Combine = c(" - 10.4545(u[1]^1) - 127000000(u[4]^1)(u[1]^1)", " - 13100000000*(u[2]^1)(u[4]^1)",
" - 1
33000*(u[3]^1)(u[4]^1)", "20.4545*(u[1]^1) - 13100000000(u[2]^1)(u[4]^1) - 133000*(u[3]^1)(u[4]^1) - 127000000*(u[4]^1)(u[1]^1) - 18500000*(u[4]^1)(u[5]^1) - 1390000000*(u[4]^1)(u[6]^1)",
" - 1
8500000*(u[4]^1)(u[5]^1)", " - 1390000000*(u[4]^1)*(u[6]^1)"

f <- JuliaCall::julia_eval("
function f(du,u,p,t)
for i in 1:6
du[i] = Combine[i]

Thanks again for all your help and the work you have done with Julia!

Once again I apologize if these questions seem trivial. Regarding my last question, is it possible to pull a vector like Combine into Julia_call::Julia_eval? If so do I need to define it as a global variable? Basically the only thing I have left to do is to create the differential equations from that Combine vector that I have.
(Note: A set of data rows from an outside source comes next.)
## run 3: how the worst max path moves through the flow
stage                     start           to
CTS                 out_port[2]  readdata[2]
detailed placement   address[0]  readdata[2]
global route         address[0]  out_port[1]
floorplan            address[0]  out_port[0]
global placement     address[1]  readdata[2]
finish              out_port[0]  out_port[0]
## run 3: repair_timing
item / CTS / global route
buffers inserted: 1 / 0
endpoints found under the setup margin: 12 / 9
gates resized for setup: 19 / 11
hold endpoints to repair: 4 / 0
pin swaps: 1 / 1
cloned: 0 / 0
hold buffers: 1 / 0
<file path="src/rtl/imem_loader.sv">
// Boot-time instruction memory loader: byte stream -> little-endian 32-bit word writes,
// trailing XOR checksum, core held in reset until a good image is in place.
module imem_loader #(
  parameter int MAX_WORDS = 1024
) (
  input  logic        clk,
  input  logic        reset,
  input  logic [7:0]  in_byte,
  input  logic        in_valid,
  output logic        in_ready,
  output logic        wr_en,
  output logic [31:0] wr_addr,
  output logic [31:0] wr_data,
  output logic        core_reset,
  output logic        done,
  output logic        error
);

  localparam logic [2:0] HDR0  = 3'd0;
  localparam logic [2:0] HDR1  = 3'd1;
  localparam logic [2:0] DATA  = 3'd2;
  localparam logic [2:0] WRITE = 3'd3;
  localparam logic [2:0] CHK   = 3'd4;
  localparam logic [2:0] DONE  = 3'd5;
  localparam logic [2:0] ERR   = 3'd6;

  localparam logic [16:0] MAXW = 17'(MAX_WORDS);

  logic [2:0]  state;
  logic [15:0] n_words;
  logic [15:0] word_idx;
  logic [1:0]  byte_idx;
  logic [7:0]  csum;
  logic [23:0] shreg;
  logic [15:0] n_hdr;

  assign n_hdr = {in_byte, n_words[7:0]};

  // All outputs decode from the state register; in_ready never looks at in_valid.
  assign in_ready   = (state == HDR0) || (state == HDR1) || (state == DATA) || (state == CHK);
  assign wr_en      = (state == WRITE);
  assign done       = (state == DONE);
  assign error      = (state == ERR);
  assign core_reset = (state != DONE);

  always_ff @(posedge clk) begin
    if (reset) begin
      state    <= HDR0;
      n_words  <= '0;
      word_idx <= '0;
      byte_idx <= '0;
      csum     <= '0;
      shreg    <= '0;
      wr_addr  <= '0;
      wr_data  <= '0;
    end else begin
      case (state)
        HDR0: if (in_valid) begin
          n_words[7:0] <= in_byte;
          state        <= HDR1;
        end
        HDR1: if (in_valid) begin
          n_words[15:8] <= in_byte;
          if ({1'b0, n_hdr} > MAXW) state <= ERR;
          else if (n_hdr == 16'd0)  state <= CHK;
          else                      state <= DATA;
        end
        DATA: if (in_valid) begin
          csum     <= csum ^ in_byte;
          byte_idx <= byte_idx + 2'd1;
          shreg    <= {in_byte, shreg[23:8]};
          // Address/data are latched here so they stay put after the strobe.
          if (byte_idx == 2'd3) begin
            wr_data <= {in_byte, shreg};
            wr_addr <= {14'd0, word_idx, 2'b00};
            state   <= WRITE;
          end
        end
        WRITE: begin
          word_idx <= word_idx + 16'd1;
          byte_idx <= '0;
          state    <= (word_idx + 16'd1 == n_words) ? CHK : DATA;
        end
        CHK: if (in_valid) begin
          state <= (in_byte == csum) ? DONE : ERR;
        end
        default: ;
      endcase
    end
  end

endmodule

</file>
<file path="config.mk">
export PLATFORM = sky130hd
export DESIGN_NAME = imem_loader
export DESIGN_NICKNAME = d
export VERILOG_FILES = /design/src/rtl/imem_loader.sv
export SDC_FILE = /design/constraint.sdc
export NUM_CORES = 1
export LEC_CHECK = 0
export ABC_AREA = 1
export BUFFER_PORTS_ARGS = -buffer_cell sky130_fd_sc_hd__buf_2
export CAP_MARGIN = 15
export CORE_ASPECT_RATIO = 1.25
export CORE_UTILIZATION = 45
export CTS_CLUSTER_DIAMETER = 50
export CTS_CLUSTER_SIZE = 40
export DETAILED_ROUTE_END_ITERATION = 10
export GPL_TIMING_DRIVEN = 0
export PLACE_DENSITY = 0.65
export REMOVE_ABC_BUFFERS = 1
export SLEW_MARGIN = 15
export SYNTH_ARGS = -nofsm -noshare
export SYNTH_HDL_FRONTEND = slang
export SYNTH_SLANG_ARGS = --single-unit
</file>
<file path="constraint.sdc">
create_clock -name clk -period 3.61 [get_ports clk]
set_input_delay 0.361 -clock clk [delete_from_list [all_inputs] [get_ports clk]]
set_output_delay 0.361 -clock clk [all_outputs]
set_load 0.01 [all_outputs]
</file>
==> impl_metrics.tcl, run 1 <==
set metrics [dict create \
    ant_nets 0 \
    timing.rr.start "state[1]$_SDFFE_PP0P_" \
    cts_tree "yes" \
    critPathMaxFanout 19 \
    finalClockSkew_ns 0.00571 \
    dieArea_sq_um 12400 \
    nNetsFinal 834 \
    viasPerCell 5.06 \
    clk_latency_ns 0.41 \
    layout_common_cells "nand2_1 (167), dfxtp_1 (117), a21oi_1 (93), nand3_1 (92), nor2_1 (82)" \
    utilization_pct 55.3 \
    place_inst 963 \
    multi_input_area_sq_um 2580 \
    fin_ws_ns 1.03 \
    post_drt_wl_per_cell_um 13.1 \
    synth_seq_cells 117 \
    placed_area_sq_um 5810 \
    clkTransAtPathRegs_ns 0.05 \
    relSlewSlack_pct 33.9 \
    crit_end "word_idx[12]$_SDFFE_PP0P_" \
    dp_hpwl_um 8720 \
    final_common_cell "nand2_1" \
    drt_iter0_drc 265 \
    endpoint_kind "flip-flop" \
    ir_drop_uv 416 \
    portBuffers 63 \
    gp_congestion 0.881 \
    grt_pass1_vias 4679 \
    synth_cells 774 \
    final-setup-viol-count 0 \
    grt_first_pass_wirelength_um 21400 \
    core_sq_um 11600 \
    root_buffer "clkbuf_16" \
    clock_sinks 117 \
    finalHoldViolations 0 \
    setup_tns_ns 0 \
    holdWs_ns 0.264 \
    drc 0 \
    ctsResizeCount 0 \
    grt_overflow 0 \
    r2r_end "word_idx[12]$_SDFFE_PP0P_" \
    max_freq_mhz 387 \
    grt_max_degree 71 \
    slew_viol_final 0 \
    io_pins 80 \
    fin_cells 993 \
    vias 5024 \
    cts.path.max_buffers 2 \
    synth_cell_type_count 30 \
    routed_wirelength_um 13000 \
    antenna_found_initial 0 \
    hold_start "in_valid" \
    numCtsBuffers 17 \
    arrival_ns 2.93 \
    maxCapViolCount 0 \
    cp-startpoint "state[1]$_SDFFE_PP0P_" \
    syn_area_sq_um 5370 \
    drive_gt1_share_pct 13.7 \
    post-place-ws_ns 1.05 \
    power.density_nw_per_um2 564 \
    final_area_sq_um 6430 \
    worst_slew_pin_slew_ns 0.991 \
    regArea_sq_um 2340 \
    grt_setup_unrepaired "false" \
    fin_total_pwr_mw 3.62 \
    initial_core_util_pct 46.3 \
    die_w_um 99.7 \
    grtUsageTotal_pct 22.1 \
    yosysSeqAreaShare_pct 43.6 \
    cts_setup_buffers 0 \
    crit_required_ns 3.96 \
    area_growth_pct 19.6 \
    p_leak_nw 2.78 \
    htreeDepth 4 \
    status "finished clean" \
    reg2reg_depth 6 \
    min_period_over_period_pct 71.6 \
    hp-class "input pin to flip-flop" \
    n_antenna_cell 0 \
    crit_path_start_kind "flip-flop" \
    yosys_warnings 0 \
    final.min_clock_period_ns 2.58 \
    rrSetupSlack_ns 1.03 \
    holdBufCountCts 0 \
    rows 44 \
    fillers 1117 \
    die_y_um 124 \
    synth.avg_cell_area_sq_um 6.94 \
    path_class "flip-flop to flip-flop" \
    dr.pass1.iters 4 \
]
==> final cells by class <==
class	instances	area share [%]
flip-flops and latches	117	36.4
multi-input cells	552	40.1
inverters	65	3.80
clock buffers	20	7.11
repair buffers	68	6.97
clock inverters	10	2.41
well taps	161	3.13
==> per-layer routing <==
layer | track usage (%) | part of all wire [%] | vias up
met5 | 0 | 0 | -
met4 | 10.8 | 2.5 | 0
li1 | - | - | 2583
met2 | 38.4 | 50 | 130
met3 | 5.05 | 4.0 | 33
met1 | 25.5 | 44 | 2278
==> synthesized netlist by cell type <==
cell        n  share of area (%)
a21oi_1    93                8.7
a21oi_2     1               0.16
a41oi_1     1               0.16
and2_1      1               0.12
buf_1       3               0.21
buf_2       8               0.75
buf_4      16                2.2
clkbuf_1   28                2.0
clkinv_1    1              0.070
conb_1      1              0.070
dfxtp_1   117                 44
ha_1        2               0.47
inv_1      63                4.4
inv_2       1              0.070
nand2_1   168                 12
nand2_2     4               0.47
nand3_1    92                8.6
nand3b_1    1               0.14
nand4_1     7               0.82
nor2_1     83                5.8
nor2_2      4               0.47
nor2_4      3               0.63
nor3_1      1              0.093
nor4_1      3               0.35
o211ai_1    4               0.56
o21ai_0    55                5.1
or2_2       1               0.12
xnor2_1     1               0.16
xnor3_1     1               0.42
xor2_1     10                1.6
==> critical path: stages, from the launching register on <==
cell and delay, ns:
dfxtp_1 0.43, nand2_1 0.13, nor2_2 0.64, clkinv_1 0.73, a21oi_1 0.36, o21ai_0 0.13, inv_1 0.09
==> how the worst min path moves through the flow <==
| stage | end | slack (ns) | cells past startpoint |
|---|---|---|---|
| 5_1_grt | n_words[8]$_SDFFE_PP0P_ | 0.27 | 3 |
| 3_3_place_gp | byte_idx[0]$_SDFFE_PP0P_ | 0.44 | 1 |
| 4_1_cts | n_words[8]$_SDFFE_PP0P_ | 0.26 | 3 |
| 6_report | n_words[8]$_SDFFE_PP0P_ | 0.26 | 3 |
| 3_5_place_dp | wr_addr[10]$_SDFFE_PP0P_ | 0.45 | 2 |
| 2_1_floorplan | state[2]$_SDFFE_PP0P_ | 0.42 | 1 |
==> where the power goes <==
part	internal (mW)	switching, mW
sequential	1.37	0.0679
clock	1.18	0.561
combinational	0.151	0.297
total	2.70	0.927
==> cell families after synthesis <==
| family | Yosys count | synth area share [%] |
|---|---|---|
| xor+xnor | 12 | 2.21 |
| buf+inv | 120 | 9.69 |
| compound gates | 154 | 14.7 |
| flops | 117 | 43.6 |
| other cells | 1 | 0.0698 |
| fa+ha+maj | 2 | 0.466 |
| simple gates | 368 | 29.3 |
==> sequential cells by signal, indices dropped and copies added (netlist names) <==
| name | flops |
|---|---|
| csum | 8 |
| word_idx | 16 |
| state | 3 |
| wr_addr | 16 |
| shreg | 24 |
| byte_idx | 2 |
| wr_data | 32 |
| n_words | 16 |
No activity file was read; power rests on OpenSTA's default activity.
==> run 2, diff against run 1 <==
ABC_AREA = 0   (was 1)
PLACE_DENSITY = 0.68   (was 0.65)
clock period = 2.3 ns   (was 3.61 ns; I/O delays follow)
==> impl_metrics.tcl, run 2 <==
set metrics [dict create \
    fin_ws_ns 0.0668 \
    drc 0 \
    synth.avg_cell_area_sq_um 7.86 \
    grtUsageTotal_pct 20.0 \
    reg2reg_depth 6 \
    syn_area_sq_um 5130 \
    ir_drop_uv 487 \
    crit_required_ns 2.61 \
    dp_hpwl_um 7490 \
    grt_first_pass_wirelength_um 18900 \
    finalClockSkew_ns 0.00554 \
    synth_top_flop_cell "dfxtp_1" \
    cp_slowest_cell "or4_4" \
    synth_cell_type_count 49 \
    die_y_um 121 \
    final-setup-viol-count 0 \
    numCtsBuffers 17 \
    synth_cells 652 \
    r2r_end "state[1]$_SDFFE_PP0P_" \
    relSlewSlack_pct 33.4 \
    drt_iter0_drc 247 \
    grt_setup_unrepaired "true" \
    holdBufCountCts 0 \
    cts_tree "yes" \
    final.min_clock_period_ns 2.23 \
    arrival_ns 2.54 \
    regMostFlops "wr_data" \
    crit_end "state[1]$_SDFFE_PP0P_" \
    synth_edf_count 0 \
    clock_sinks 117 \
    utilization_pct 54.6 \
    cp-startpoint "word_idx[5]$_SDFFE_PP0P_" \
    synth.area.top_cells "dfxtp_1 (46%), nand2_1 (14%), a21oi_1 (9.6%)" \
    max_stage_delay_ns 0.52 \
    async_flop_share_pct 0 \
    maxCapViolCount 0 \
    rrSetupSlack_ns 0.07 \
    crit_path_start_kind "flip-flop" \
    initial_core_util_pct 46.3 \
    grt_pass1_vias 4026 \
    ant_nets 0 \
    post-place-ws_ns -0.480 \
    viasPerCell 5.20 \
    largest_reg_flops 32 \
    core_sq_um 11100 \
    p_switching_mw 1.15 \
    clk_latency_ns 0.42 \
    worst_slew_pin_slew_ns 0.996 \
    clkTransAtPathRegs_ns 0.05 \
    vias 4360 \
    area_growth_pct 18.1 \
    timing.rr.start "word_idx[5]$_SDFFE_PP0P_" \
    io_pins 80 \
    worstPathCellList "and4_4 > nand3_4 > or4_4 > a2111oi_2 > nand4_1 > a31o_1" \
    dr.pass1.iters 4 \
    holdWs_ns 0.133 \
    cts.path.max_buffers 2 \
    critPathMaxFanout 11 \
    min_period_over_period_pct 97.1 \
    post_drt_wl_per_cell_um 13.5 \
    synth_common_cells "nand2_1 (195), dfxtp_1 (117), a21oi_1 (98), nor2_1 (34), xor2_1 (30)" \
    yosysSeqAreaShare_pct 45.7 \
    routed_wirelength_um 11300 \
    synth_seq_cells 117 \
    clkPwrFrac_pct 53.6 \
    layout_common_cells "nand2_1 (194), dfxtp_1 (106), a21oi_1 (98), buf_2 (62), nor2_1 (34)" \
    path_class "flip-flop to flip-flop" \
    status "finished clean" \
    gp_congestion 0.819 \
    combPwrFrac_pct 4.6 \
    yosysMostFrequentCell "nand2_1" \
    yosysTopAreaCell "dfxtp_1" \
    top_regs "wr_data (32), shreg (24)" \
    endpoint_kind "flip-flop" \
    seq_power_share_pct 41.8 \
    grt_max_degree 81 \
    antenna_found_initial 0 \
    nNetsFinal 704 \
    root_buffer "clkbuf_16" \
    cts_setup_buffers 0 \
    n_antenna_cell 0 \
    p_int_mw 3.83 \
    final_common_cell "nand2_1" \
    rows 43 \
    drive_gt1_share_pct 17.5 \
    power.density_nw_per_um2 823 \
    slew_viol_final 0 \
    dieArea_sq_um 11800 \
    hp-class "input pin to flip-flop" \
    portBuffers 63 \
    setup_tns_ns 0 \
    p_leak_nw 2.33 \
    yosys_warnings 0 \
    max_freq_mhz 448 \
    p_sw_share_pct 23.1 \
    yosysTopAreaCellShare_pct 45.7 \
    finalHoldViolations 0 \
    htreeDepth 4 \
    die_w_um 97.5 \
    grt_overflow 0 \
]
## run 2: cell count changes after synthesis, moves of 5 or more
cell and change:
nand3_1 -79, inv_1 -59, nor2_1 -49, o21ai_0 -46, nand2_1 +27, xor2_1 +20
xnor2_1 +17, and3_1 +7, a21oi_1 +5, buf_2 -5, buf_4 +5, nor2b_1 +5
## run 2: cell families (layout without fill, tap and decap cells)
| kind of cell | count (synthesis) | in the layout | synth area share, % |
|---|---|---|---|
| other cells | 1 | 16 | 0.0731 |
| compound gates | 125 | 125 | 13.3 |
| xor+xnor | 48 | 48 | 8.20 |
| fa+ha+maj | 2 | 2 | 0.488 |
| simple gates | 292 | 292 | 24.8 |
| mux | 2 | 2 | 0.390 |
| flops | 117 | 117 | 45.7 |
| buf+inv | 65 | 102 | 7.00 |
## run 2: power groups by stage
stage	Combinational, mW	Sequential (mW)	Clock (mW)
2_1_floorplan	0.136	2.12	0
4_1_cts	0.229	2.09	2.72
3_5_place_dp	0.226	2.13	0
3_3_place_gp	0.216	2.13	0
6_report	0.231	2.08	2.67
5_1_grt	0.258	2.09	2.80
## run 2: worst min path at each step
stage / end / from / cells after the start
2_1_floorplan: n_words[0]$_SDFFE_PP0P_ / reset / 1
3_3_place_gp: wr_addr[8]$_SDFFE_PP0P_ / wr_addr[8]$_SDFFE_PP0P_ / 2
3_5_place_dp: wr_data[14]$_SDFFE_PP0P_ / wr_data[14]$_SDFFE_PP0P_ / 2
4_1_cts: wr_data[29]$_SDFFE_PP0P_ / in_byte[5] / 3
5_1_grt: n_words[13]$_SDFFE_PP0P_ / in_byte[5] / 3
6_report: wr_data[29]$_SDFFE_PP0P_ / in_byte[5] / 3
## run 2: layout make-up
cell class	count	area, sq um
Clock buffer	17	425
Clock inverter	15	183
Fill cell	1034	5030
Inverter	4	18.8
Multi-Input combinational cell	485	2500
Sequential cell	117	2370
Tap cell	135	169
Timing Repair Buffer	66	393
## run 2: metal layers
metal	part of all wire, %	vias up	global-route usage [%]	routed length (um)
li1	-	2205	-	-
met3	4.3	24	5.41	485
met5	0	-	0	0
met1	43	2039	22.7	4890
met2	51	92	34.5	5740
met4	2.0	0	9.65	226
## run 2: timing repair
item / 4_1_cts / 5_1_grt
hold endpoints to repair: 0 / 0
resized for setup: 11 / 12
setup endpoints to repair: 50 / 48
pin swaps: 0 / 1
gates cloned: 0 / 0
## run 2: worst max-delay path, delay by kind of cell, from the launching register on
kind,cells,cell delay (ns)
flip-flops,1,0.40
AO/OA/AOI/OAI,2,0.61
AND/OR/NAND/NOR,4,1.11
## run 2: metrics by stage
| step | area, sq um | total power, mW | std cells |
|---|---|---|---|
| 2_1_floorplan | 4840 | 2.26 | 606 |
| 3_3_place_gp | 5320 | 2.34 | 804 |
| 3_5_place_dp | 5410 | 2.36 | 807 |
| 4_1_cts | 6030 | 5.03 | 839 |
| 5_1_grt | 6060 | 5.15 | 839 |
| 6_report | 6060 | 4.99 | 839 |
==> run 3, diff against run 2 <==
RECOVER_POWER = 50   (was not set)
==> impl_metrics.tcl, run 3 (synthesis gave the netlist of run 2 again) <==
set metrics [dict create \
    dieArea_sq_um 11800 \
    routed_wirelength_um 11400 \
    critPathMaxFanout 10 \
    final_common_cell "nand2_1" \
    largest_reg_flops 32 \
    fin_cells 839 \
    drt_iter0_drc 286 \
    rows 43 \
    vias 4357 \
    worst_slew_pin_slew_ns 1.01 \
    io_pins 80 \
    p_leak_nw 2.11 \
    viasPerCell 5.19 \
    grt_setup_unrepaired "true" \
    placed_area_sq_um 5410 \
    crit_required_ns 2.61 \
    core_sq_um 11100 \
    clock_sinks 117 \
    slew_viol_final 0 \
    gp_congestion 0.819 \
    cts.path.max_buffers 2 \
    clkTransAtPathRegs_ns 0.05 \
    grt_overflow 0 \
    nNetsFinal 704 \
    max_freq_mhz 449 \
    root_buffer "clkbuf_16" \
    die_w_um 97.5 \
    antenna_found_initial 0 \
    ant_nets 0 \
    rrSetupSlack_ns 0.07 \
    clk_latency_ns 0.41 \
    status "finished clean" \
    n_antenna_cell 0 \
    place_inst 807 \
    timing.rr.start "word_idx[4]$_SDFFE_PP0P_" \
    die_y_um 121 \
    post_drt_wl_per_cell_um 13.6 \
    dp_hpwl_um 7490 \
    final-setup-viol-count 0 \
    hp-class "input pin to flip-flop" \
    min_to "wr_data[29]$_SDFFE_PP0P_" \
    grt_pass1_vias 4026 \
    relSlewSlack_pct 32.4 \
    min_period_over_period_pct 96.8 \
    final_area_sq_um 5990 \
    drc 0 \
    htreeDepth 4 \
    finalClockSkew_ns 0.00698 \
    utilization_pct 54.1 \
    power.density_nw_per_um2 832 \
    layout_common_cells "nand2_1 (194), dfxtp_1 (106), a21oi_1 (98), clkbuf_1 (51), nor2_1 (34)" \
    cts_tree "yes" \
    dr.pass1.iters 4 \
    crit_path_start_kind "flip-flop" \
    path_class "flip-flop to flip-flop" \
    finalHoldViolations 0 \
    hold_start "in_byte[5]" \
    regMostFlops "wr_data" \
    initial_core_util_pct 46.3 \
    r2r_end "state[1]$_SDFFE_PP0P_" \
    arrival_ns 2.53 \
    area_growth_pct 16.9 \
    grt_first_pass_wirelength_um 18900 \
    maxCapViolCount 0 \
    top_regs "wr_data (32), shreg (24)" \
    cts_setup_buffers 0 \
    drive_gt1_share_pct 10.2 \
    ir_drop_uv 485 \
    portBuffers 63 \
    final.min_clock_period_ns 2.23 \
    grt_max_degree 81 \
    numCtsBuffers 17 \
    grtUsageTotal_pct 20.0 \
    min_path_cells 3 \
    endpoint_kind "flip-flop" \
    reg2reg_depth 6 \
]
-- run 3: what timing repair did --
item / 4_1_cts / 5_1_grt
pin swaps: 0 / 1
setup endpoints to repair: 50 / 48
endpoints found under the hold margin: 0 / 0
hold buffers: 0 / 0
gates resized for setup: 11 / 12
-- run 3: worst max path at each step --
stage	to	slack, ns	depth (start not counted)	startpoint
floorplan	wr_addr[10]$_SDFFE_PP0P_	-0.16	5	state[2]$_SDFFE_PP0P_
global route	state[1]$_SDFFE_PP0P_	-0.05	6	word_idx[5]$_SDFFE_PP0P_
detailed placement	wr_data[7]$_SDFFE_PP0P_	-0.48	6	state[2]$_SDFFE_PP0P_
global placement	wr_addr[15]$_SDFFE_PP0P_	-1.15	5	state[2]$_SDFFE_PP0P_
CTS	state[1]$_SDFFE_PP0P_	0.009	6	word_idx[3]$_SDFFE_PP0P_
finish	state[1]$_SDFFE_PP0P_	0.07	6	word_idx[4]$_SDFFE_PP0P_
-- run 3: per-stage QoR --
step / setup WS (ns) / power [mW] / hold WS [ns] / TNS [ns]
CTS: 0.00896 / 5.03 / 0.120 / 0
finish: 0.0743 / 4.98 / 0.134 / 0
global placement: -1.15 / 2.34 / 0.438 / -55.13
detailed placement: -0.480 / 2.36 / 0.443 / -18.91
global route: -0.0453 / 5.15 / 0.138 / -0.0453
floorplan: -0.156 / 2.26 / 0.299 / -7.50
-- run 3: layer usage --
| metal | part of all wire (%) | GRT usage (%) | vias up | wire, um |
|---|---|---|---|---|
| met5 | 0 | 0 | - | 0 |
| met3 | 4.3 | 5.41 | 18 | 489 |
| met2 | 51 | 34.5 | 91 | 5780 |
| li1 | - | - | 2206 | - |
| met1 | 43 | 22.7 | 2042 | 4920 |
| met4 | 1.7 | 9.65 | 0 | 188 |
-- run 3: cell type report --
class / instances / area [sq um]
fill: 1060 / 5090
multi-input combinational: 485 / 2500
sequential: 117 / 2370
clock buffer: 17 / 425
timing repair buffer: 66 / 329
clock inverter: 15 / 183
tap: 135 / 169
inverter: 4 / 18.8
-- run 3: worst max-delay path, stage by stage, from the launching register on --
cell and delay (ns):
dfxtp_4 0.40, and4_4 0.29, nand3_4 0.10, or4_4 0.52, a2111oi_2 0.35, nand4_1 0.20, a31o_1 0.26
-- run 3: report_power, final --
part | internal [mW] | switching [mW]
combinational | 0.0787 | 0.153
clock | 1.71 | 0.964
sequential | 2.05 | 0.0349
Just reaching out to see if you knew the best way to go about this?

If you do it on the Julia side, you need to call the equivalent Julia function and define the array of functions as a global variable. It might be more difficult, and it has absolutely no performance advantages (and it has disadvantages) to do it like this.

What you should do now is loop through the strings and add "du[i] = " _ str[i] + "\n" appending to your current strings, and then combine them in R to a single string, then add `function f(du,u,p,t)" + str[i] + “end”, and that there is your full string to evaluate.

Thanks. I am working on it now but would like a bit more clarification its a bit vague:

  1. By add "du[i] = " _ str[i] + "\n" do you mean for as example for i=1 create a new string as du[1] = " 1 0.4545 (u[1]^1) - 1 27000000 (u[4]^1) *(u[1]^1) + \n. If so I can do that. If not can you explicitly

  2. I think I follow you here. Make finial expression as 1 string like “du[1]=…\n du[2] = …\n du[3]=…”

  3. Once again I am lost here on exactly what to type in. I am trying to use your response from as guidance. Maybe I just don’t the default format. If you could help explain one last time that would be greatly appreciated. I appreciate your time and if I am still lost I’ll reach out elsewhere for help.

Hey Chris. Any updates here would be greatly appreciated… If you could give a quick example of the expression to be included in the Julia_eval expression that would help me tremendously.

As mentioned in the two duplicate StackOverflow questions on this, the answer is just to do:

sprintf("function f(du,u,p,t)\n%s\nend", paste(Combine, collapse="\n"))

to Combine and build the string in R (given you’ve built the appropriate strings for each expression). Everything else is completely over-complicated and will result in slower code anyways. Maybe we can add a small blurb to the diffeqr docs on this, but it’s literally just string handling in R and nothing to do with Julia or diffeqr.